Ушли старики в другой мир, и ничего не изменилось в доме. Теперь Филипп Александрович садился на хозяйское место под образа, требовал, чтобы трапеза шла пристойно. Его жена Феня собирала домочадцев на молитвы, следила за соблюдением праздников и обрядности.

Филипп, в делах и заботах, крестился наспех, а то и отлынивал от молитвы. Феня стыдила его, молилась за грешного и он, совестясь, покорно вставал к образам, поднимал руку ко лбу, да, бывало, застынет так, а то еще и обернется, не опуская щепоти:

— Федька, куда хомут дел? — шипел на сына.

— На место клал, — шепотом оправдывался тот, — Данилка после кобылу запрягал.

Филипп, все еще со щепотью у лба, глядел в другую сторону и приглушенным голосом костерил племянника. Затем, оправдываясь перед женой, поворачивался к иконам, крестился быстрей, ревностней, кланялся глубже и чувственней.

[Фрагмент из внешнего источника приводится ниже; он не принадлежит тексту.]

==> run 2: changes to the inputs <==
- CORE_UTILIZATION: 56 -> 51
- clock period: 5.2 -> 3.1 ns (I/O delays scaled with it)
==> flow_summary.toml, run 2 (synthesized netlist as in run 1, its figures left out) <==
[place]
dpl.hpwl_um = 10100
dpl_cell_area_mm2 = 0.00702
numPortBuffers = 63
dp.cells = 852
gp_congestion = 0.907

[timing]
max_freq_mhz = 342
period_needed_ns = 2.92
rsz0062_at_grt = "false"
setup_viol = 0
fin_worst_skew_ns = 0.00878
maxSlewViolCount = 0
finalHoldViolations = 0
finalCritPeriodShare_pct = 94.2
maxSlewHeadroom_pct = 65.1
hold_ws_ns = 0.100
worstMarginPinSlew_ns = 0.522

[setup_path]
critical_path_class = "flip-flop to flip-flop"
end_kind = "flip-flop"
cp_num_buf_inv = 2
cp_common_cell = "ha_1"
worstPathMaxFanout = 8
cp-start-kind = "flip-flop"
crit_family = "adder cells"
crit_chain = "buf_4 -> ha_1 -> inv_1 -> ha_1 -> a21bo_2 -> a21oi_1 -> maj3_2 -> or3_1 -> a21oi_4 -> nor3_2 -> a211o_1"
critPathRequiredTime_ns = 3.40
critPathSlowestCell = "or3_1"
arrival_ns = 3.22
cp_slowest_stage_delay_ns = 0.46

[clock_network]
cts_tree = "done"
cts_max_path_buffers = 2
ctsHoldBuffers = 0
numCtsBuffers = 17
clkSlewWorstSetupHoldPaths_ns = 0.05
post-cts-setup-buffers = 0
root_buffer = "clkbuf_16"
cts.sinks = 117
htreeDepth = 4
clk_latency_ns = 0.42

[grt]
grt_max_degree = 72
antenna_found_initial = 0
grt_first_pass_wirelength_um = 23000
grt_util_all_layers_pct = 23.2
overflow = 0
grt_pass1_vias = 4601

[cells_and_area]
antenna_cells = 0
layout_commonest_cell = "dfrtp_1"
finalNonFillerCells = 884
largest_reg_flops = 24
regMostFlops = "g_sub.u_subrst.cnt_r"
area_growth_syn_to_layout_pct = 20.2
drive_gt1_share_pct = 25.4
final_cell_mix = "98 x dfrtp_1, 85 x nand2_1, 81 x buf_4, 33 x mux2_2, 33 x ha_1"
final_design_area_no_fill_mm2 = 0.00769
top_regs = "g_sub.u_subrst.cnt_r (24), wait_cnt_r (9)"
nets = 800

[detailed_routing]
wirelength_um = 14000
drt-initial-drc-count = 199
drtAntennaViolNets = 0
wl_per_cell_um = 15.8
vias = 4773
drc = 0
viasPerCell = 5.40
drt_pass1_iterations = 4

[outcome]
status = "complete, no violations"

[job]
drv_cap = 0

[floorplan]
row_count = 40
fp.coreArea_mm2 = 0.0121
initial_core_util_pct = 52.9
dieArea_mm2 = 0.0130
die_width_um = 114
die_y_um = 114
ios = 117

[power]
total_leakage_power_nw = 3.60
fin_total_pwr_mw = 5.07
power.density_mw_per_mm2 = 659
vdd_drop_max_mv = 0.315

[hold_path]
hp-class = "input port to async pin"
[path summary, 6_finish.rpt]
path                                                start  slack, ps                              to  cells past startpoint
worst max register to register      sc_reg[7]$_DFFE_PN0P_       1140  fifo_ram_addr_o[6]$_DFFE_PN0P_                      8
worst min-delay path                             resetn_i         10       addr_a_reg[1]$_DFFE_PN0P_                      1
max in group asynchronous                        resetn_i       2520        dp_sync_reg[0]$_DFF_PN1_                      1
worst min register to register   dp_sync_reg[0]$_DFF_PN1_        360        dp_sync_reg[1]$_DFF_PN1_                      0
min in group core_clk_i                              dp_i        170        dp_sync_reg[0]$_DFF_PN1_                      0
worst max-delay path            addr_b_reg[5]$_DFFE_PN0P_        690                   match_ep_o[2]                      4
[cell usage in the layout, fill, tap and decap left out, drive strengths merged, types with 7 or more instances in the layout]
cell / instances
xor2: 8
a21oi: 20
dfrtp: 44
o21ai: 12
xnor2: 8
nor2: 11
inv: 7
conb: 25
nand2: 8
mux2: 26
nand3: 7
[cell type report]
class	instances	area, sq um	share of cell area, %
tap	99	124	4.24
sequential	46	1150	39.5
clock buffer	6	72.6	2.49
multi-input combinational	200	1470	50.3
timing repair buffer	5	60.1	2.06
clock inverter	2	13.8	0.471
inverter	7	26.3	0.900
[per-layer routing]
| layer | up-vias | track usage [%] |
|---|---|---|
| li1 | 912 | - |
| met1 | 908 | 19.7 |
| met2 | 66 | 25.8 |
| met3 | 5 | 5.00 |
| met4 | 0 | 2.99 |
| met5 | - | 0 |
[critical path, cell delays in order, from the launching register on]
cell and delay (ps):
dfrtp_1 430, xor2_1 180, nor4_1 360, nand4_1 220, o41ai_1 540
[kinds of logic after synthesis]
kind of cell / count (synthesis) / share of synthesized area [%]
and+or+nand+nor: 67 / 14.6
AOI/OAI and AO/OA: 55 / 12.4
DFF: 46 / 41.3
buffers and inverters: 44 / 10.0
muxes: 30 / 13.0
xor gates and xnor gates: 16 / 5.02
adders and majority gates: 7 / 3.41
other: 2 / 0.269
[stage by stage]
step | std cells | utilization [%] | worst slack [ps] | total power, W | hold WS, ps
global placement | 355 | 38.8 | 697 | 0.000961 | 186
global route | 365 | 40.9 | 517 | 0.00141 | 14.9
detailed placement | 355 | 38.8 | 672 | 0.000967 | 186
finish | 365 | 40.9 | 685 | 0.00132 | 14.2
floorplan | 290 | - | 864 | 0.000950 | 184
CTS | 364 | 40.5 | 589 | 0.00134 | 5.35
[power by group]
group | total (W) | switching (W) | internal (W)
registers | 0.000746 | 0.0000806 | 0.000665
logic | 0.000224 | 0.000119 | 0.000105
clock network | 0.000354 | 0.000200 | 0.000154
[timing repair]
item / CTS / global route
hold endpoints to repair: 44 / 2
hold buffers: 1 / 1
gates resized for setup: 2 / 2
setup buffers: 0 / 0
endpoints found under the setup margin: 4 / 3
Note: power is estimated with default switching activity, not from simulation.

Утром, чуть свет, выводили из конюшни теплых, дышащих паром лошадей, запрягали в сани, растворяли тяжелые ворота и выезжали на восход, кутаясь в теплые шубы и тулупы, ношеные дедом и прадедом. Синел снег, потом алел. Где-то за урманом, за морями вставала на крыло птица зоревая, рассветная, тропила путь солнцу, пускала золотые стрелы от Камчатки до Чухонских болот. Их блеск бередил души.